— DESCRIPTION OF THE TASK —
Present each line of the entries below that holds the word "relative".

Saved entries:
______________________________
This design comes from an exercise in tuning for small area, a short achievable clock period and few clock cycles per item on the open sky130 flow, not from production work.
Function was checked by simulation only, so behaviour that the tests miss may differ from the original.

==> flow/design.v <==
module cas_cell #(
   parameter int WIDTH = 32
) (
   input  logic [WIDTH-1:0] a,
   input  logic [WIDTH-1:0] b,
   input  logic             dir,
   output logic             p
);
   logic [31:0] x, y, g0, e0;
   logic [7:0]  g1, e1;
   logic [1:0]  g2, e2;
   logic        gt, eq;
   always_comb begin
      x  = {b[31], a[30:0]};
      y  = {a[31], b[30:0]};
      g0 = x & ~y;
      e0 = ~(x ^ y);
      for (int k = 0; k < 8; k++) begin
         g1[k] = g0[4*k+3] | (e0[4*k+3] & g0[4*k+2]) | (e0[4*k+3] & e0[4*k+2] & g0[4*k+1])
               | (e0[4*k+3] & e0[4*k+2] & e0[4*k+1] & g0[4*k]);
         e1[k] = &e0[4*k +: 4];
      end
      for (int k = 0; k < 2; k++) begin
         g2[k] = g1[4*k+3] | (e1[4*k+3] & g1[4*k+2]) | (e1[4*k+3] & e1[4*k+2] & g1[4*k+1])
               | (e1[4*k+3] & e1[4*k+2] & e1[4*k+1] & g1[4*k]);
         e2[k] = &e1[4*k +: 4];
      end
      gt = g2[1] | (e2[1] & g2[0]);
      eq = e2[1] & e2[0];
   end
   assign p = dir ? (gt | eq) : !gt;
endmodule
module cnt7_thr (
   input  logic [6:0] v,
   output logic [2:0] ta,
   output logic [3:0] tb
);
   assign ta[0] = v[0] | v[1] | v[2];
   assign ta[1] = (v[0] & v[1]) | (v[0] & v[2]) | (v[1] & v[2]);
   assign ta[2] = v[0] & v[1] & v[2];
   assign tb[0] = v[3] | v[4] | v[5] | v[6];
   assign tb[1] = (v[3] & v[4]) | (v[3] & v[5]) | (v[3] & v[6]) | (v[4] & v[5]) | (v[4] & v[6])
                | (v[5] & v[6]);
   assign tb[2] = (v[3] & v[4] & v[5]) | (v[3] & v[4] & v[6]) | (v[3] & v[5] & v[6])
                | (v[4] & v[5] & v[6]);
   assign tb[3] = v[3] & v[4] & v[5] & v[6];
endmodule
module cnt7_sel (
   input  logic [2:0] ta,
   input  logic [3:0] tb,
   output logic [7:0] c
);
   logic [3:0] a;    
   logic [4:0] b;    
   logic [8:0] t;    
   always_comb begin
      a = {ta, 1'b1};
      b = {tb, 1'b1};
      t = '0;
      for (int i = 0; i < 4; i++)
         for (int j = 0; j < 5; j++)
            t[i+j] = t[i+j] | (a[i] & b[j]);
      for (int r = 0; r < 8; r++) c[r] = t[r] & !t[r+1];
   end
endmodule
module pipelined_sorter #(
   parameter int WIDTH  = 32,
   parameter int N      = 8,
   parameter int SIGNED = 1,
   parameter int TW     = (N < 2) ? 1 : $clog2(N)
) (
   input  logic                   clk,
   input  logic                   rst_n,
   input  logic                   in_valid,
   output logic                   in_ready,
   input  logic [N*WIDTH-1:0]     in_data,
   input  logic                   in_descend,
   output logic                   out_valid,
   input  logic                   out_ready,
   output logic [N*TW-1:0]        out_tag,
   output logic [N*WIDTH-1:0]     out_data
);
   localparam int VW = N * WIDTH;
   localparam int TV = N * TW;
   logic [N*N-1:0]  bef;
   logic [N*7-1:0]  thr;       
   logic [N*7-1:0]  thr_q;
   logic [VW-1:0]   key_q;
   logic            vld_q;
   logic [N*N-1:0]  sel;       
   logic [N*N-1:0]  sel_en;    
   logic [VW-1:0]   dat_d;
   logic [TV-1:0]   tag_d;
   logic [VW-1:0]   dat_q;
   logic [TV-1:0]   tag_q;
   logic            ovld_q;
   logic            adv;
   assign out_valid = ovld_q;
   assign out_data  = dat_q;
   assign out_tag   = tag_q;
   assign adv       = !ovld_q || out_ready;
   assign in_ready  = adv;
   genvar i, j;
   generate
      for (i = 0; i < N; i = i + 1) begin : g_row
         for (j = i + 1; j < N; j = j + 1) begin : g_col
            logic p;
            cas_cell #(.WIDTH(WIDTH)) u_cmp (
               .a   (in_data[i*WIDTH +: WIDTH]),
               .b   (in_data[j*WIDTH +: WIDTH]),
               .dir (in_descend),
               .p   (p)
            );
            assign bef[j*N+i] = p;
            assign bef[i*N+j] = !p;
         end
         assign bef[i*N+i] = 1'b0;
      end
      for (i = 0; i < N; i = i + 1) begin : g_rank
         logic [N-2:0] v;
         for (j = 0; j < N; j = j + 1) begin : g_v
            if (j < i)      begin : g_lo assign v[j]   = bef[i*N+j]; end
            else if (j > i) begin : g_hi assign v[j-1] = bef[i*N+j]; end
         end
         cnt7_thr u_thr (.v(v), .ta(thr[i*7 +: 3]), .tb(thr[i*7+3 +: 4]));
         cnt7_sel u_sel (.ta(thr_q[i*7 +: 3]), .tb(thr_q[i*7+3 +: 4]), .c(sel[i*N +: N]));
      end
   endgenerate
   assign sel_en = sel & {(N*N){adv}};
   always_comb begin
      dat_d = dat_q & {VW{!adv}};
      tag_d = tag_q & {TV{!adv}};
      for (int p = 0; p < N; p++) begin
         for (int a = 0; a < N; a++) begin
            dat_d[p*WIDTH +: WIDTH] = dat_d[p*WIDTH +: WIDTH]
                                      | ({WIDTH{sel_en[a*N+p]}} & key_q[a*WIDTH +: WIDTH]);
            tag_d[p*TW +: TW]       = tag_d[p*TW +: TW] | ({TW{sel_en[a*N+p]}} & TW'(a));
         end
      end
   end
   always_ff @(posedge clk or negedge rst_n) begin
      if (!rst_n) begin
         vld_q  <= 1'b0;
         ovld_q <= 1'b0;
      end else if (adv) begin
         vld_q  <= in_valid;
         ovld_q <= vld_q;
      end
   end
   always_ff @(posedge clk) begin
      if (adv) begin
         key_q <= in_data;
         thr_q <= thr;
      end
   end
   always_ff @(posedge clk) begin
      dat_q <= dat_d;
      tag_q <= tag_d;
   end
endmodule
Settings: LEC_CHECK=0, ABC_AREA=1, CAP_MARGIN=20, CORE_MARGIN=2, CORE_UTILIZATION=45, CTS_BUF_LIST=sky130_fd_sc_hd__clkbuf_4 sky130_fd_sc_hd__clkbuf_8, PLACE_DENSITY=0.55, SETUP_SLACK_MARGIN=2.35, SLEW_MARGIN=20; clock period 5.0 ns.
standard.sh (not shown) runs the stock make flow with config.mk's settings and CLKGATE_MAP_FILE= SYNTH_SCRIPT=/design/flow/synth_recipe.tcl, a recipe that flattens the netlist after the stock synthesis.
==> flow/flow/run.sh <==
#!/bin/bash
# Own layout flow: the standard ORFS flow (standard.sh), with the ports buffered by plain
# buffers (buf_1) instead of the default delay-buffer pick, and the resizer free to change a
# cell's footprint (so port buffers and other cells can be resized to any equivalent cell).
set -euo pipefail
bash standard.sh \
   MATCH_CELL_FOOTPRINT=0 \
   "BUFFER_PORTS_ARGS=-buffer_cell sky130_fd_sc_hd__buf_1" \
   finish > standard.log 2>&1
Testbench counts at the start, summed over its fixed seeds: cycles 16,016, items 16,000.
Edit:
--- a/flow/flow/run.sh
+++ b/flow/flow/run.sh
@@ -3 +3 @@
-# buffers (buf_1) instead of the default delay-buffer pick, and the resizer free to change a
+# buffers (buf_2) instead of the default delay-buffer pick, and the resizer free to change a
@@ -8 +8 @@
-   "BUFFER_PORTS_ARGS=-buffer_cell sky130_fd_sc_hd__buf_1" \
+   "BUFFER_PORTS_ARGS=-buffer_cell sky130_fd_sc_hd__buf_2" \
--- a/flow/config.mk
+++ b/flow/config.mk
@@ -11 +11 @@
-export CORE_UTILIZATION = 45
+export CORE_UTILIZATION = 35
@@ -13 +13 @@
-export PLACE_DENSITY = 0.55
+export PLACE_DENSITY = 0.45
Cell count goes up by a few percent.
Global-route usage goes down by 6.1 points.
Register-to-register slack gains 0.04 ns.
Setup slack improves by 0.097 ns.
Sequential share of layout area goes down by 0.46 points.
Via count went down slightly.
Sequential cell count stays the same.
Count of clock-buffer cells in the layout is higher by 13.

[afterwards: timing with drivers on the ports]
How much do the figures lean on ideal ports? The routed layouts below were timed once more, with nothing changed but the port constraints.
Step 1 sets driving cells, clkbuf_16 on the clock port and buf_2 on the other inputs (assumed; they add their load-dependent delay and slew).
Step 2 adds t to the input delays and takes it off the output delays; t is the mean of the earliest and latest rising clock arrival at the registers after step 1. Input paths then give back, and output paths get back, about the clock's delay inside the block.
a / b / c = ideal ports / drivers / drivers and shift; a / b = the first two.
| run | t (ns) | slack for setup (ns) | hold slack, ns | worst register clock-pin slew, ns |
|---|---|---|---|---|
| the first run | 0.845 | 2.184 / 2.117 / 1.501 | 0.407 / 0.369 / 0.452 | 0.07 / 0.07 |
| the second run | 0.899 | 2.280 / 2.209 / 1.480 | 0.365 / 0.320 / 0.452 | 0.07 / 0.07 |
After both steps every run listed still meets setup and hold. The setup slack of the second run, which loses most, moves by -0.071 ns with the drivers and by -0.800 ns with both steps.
______________________________
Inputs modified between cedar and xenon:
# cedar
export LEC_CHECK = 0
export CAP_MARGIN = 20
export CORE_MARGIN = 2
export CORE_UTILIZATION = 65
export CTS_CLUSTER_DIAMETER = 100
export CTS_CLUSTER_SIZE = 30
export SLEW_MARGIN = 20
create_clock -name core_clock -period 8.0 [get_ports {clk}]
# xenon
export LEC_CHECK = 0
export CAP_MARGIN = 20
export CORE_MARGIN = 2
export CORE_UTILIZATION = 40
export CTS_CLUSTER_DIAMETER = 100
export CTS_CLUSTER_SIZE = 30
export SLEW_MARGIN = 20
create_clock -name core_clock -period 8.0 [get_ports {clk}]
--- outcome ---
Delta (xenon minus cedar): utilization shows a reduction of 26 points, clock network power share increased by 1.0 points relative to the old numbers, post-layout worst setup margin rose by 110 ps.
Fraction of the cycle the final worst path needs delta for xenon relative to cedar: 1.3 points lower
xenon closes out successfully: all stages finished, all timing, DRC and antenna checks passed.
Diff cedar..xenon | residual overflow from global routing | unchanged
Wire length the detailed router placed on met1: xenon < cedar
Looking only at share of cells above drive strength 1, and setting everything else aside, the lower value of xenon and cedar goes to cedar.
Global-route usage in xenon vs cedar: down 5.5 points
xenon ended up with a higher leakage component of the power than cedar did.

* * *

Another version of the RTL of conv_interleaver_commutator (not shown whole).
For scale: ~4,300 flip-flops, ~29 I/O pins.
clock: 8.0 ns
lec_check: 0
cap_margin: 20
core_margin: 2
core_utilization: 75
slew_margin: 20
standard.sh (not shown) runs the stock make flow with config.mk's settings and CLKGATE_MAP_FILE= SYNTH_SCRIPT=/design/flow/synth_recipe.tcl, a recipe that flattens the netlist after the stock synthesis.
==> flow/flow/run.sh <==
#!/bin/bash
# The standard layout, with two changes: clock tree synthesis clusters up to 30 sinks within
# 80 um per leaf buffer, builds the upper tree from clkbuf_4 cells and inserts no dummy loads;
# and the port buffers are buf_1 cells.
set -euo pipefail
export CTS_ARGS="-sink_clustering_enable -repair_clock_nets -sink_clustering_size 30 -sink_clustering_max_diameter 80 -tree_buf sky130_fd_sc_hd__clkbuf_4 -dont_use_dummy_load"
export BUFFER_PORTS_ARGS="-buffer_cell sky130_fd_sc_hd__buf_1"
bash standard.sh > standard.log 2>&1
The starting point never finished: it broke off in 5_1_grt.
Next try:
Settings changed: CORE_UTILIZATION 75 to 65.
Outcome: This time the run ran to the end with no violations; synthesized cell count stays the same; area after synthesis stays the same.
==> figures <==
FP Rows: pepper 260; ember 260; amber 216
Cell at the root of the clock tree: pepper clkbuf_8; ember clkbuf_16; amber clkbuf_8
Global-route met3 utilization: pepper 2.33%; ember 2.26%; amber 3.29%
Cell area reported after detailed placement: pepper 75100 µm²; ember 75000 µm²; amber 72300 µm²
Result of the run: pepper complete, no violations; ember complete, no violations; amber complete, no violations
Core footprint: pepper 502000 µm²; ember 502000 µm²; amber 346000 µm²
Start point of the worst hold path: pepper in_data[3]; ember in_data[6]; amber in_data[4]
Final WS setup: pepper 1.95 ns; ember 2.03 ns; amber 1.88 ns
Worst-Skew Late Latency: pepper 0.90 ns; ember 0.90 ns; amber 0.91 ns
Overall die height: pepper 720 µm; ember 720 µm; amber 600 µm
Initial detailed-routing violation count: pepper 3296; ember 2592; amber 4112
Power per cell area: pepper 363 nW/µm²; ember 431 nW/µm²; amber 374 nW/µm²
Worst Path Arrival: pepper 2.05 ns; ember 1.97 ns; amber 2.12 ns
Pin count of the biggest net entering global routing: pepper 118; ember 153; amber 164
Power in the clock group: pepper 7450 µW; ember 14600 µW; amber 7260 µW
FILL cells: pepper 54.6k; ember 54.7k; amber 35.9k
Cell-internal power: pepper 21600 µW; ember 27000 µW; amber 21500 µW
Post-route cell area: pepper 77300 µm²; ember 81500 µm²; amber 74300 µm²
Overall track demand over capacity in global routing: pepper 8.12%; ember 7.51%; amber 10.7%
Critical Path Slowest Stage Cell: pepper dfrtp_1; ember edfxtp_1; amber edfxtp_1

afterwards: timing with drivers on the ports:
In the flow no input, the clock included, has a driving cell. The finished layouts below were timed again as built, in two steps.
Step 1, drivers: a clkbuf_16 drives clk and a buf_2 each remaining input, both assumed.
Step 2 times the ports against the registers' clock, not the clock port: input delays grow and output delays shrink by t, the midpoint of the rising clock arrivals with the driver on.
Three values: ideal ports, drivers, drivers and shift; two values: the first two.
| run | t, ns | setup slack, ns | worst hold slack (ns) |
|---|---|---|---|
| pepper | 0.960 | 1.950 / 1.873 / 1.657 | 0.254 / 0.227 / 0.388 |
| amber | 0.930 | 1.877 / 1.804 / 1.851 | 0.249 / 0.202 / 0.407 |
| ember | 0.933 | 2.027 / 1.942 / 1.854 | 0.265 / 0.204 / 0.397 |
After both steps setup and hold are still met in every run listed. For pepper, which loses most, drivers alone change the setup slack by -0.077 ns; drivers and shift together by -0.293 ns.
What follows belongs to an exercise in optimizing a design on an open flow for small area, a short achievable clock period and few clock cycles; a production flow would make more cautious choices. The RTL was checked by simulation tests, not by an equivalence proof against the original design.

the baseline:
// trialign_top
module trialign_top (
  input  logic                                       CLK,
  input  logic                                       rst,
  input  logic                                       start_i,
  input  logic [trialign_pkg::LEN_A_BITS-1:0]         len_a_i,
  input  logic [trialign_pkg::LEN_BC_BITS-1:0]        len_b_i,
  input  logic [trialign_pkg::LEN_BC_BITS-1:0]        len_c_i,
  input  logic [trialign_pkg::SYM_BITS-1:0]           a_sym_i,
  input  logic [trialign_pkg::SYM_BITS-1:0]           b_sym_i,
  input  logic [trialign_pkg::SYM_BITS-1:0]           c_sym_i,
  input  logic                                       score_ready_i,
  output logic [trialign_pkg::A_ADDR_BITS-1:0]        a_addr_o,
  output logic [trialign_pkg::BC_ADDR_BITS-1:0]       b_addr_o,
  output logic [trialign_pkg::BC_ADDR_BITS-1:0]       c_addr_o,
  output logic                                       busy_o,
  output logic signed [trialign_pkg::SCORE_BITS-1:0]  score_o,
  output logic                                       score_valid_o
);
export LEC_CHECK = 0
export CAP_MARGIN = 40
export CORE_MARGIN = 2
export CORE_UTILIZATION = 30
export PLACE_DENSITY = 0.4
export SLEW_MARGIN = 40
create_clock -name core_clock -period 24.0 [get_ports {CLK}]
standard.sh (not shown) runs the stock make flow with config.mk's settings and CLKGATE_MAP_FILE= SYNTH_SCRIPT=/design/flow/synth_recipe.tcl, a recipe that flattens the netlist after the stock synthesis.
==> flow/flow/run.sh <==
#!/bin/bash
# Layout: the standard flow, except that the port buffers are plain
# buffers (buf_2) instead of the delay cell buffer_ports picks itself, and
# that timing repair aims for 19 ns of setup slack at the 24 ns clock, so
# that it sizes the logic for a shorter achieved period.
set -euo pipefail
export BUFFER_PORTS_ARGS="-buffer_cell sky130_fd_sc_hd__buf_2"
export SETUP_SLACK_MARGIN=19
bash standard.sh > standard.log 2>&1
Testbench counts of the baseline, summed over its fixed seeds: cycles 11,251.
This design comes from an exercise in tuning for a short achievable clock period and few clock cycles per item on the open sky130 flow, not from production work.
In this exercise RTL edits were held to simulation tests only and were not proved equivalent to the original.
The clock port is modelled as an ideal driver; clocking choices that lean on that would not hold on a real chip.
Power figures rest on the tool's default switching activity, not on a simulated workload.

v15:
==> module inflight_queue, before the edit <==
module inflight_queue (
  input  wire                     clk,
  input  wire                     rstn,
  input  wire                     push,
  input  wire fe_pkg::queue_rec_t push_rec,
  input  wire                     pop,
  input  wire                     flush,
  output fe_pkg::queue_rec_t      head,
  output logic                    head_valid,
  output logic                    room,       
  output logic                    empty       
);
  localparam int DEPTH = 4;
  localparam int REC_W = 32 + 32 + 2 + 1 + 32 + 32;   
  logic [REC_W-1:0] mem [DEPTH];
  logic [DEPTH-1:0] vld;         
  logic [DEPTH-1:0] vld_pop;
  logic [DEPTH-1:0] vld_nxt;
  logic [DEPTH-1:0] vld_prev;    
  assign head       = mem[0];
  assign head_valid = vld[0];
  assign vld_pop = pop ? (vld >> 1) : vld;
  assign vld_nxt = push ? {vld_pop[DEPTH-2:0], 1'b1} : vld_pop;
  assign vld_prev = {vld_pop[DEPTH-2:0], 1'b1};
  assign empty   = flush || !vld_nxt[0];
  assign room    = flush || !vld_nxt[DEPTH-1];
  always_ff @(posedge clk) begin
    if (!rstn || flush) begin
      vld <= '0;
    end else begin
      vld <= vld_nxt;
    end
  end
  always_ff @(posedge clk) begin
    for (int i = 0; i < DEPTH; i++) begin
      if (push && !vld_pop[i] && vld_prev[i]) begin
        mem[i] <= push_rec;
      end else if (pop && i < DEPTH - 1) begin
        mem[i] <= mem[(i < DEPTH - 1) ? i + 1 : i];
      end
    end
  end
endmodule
______________________________
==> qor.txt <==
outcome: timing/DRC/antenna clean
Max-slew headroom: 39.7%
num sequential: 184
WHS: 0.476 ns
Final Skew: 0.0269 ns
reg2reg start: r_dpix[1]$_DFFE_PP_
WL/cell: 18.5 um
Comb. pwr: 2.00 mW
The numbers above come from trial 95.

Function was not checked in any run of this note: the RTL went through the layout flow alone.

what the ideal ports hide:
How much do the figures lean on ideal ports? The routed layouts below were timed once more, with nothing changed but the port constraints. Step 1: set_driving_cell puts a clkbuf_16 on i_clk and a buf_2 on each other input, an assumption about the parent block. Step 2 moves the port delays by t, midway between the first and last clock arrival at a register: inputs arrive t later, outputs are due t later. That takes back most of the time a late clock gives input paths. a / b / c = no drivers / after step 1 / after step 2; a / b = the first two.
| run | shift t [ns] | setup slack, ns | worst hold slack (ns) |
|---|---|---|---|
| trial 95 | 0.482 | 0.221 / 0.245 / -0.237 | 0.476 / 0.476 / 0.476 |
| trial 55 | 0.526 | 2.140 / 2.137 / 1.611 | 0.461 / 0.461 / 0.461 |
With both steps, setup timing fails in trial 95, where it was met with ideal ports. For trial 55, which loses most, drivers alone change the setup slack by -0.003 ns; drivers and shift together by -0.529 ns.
______________________________
— RESPONSE TO THIS EXERCISE —
Delta (xenon minus cedar): utilization shows a reduction of 26 points, clock network power share increased by 1.0 points relative to the old numbers, post-layout worst setup margin rose by 110 ps.
Fraction of the cycle the final worst path needs delta for xenon relative to cedar: 1.3 points lower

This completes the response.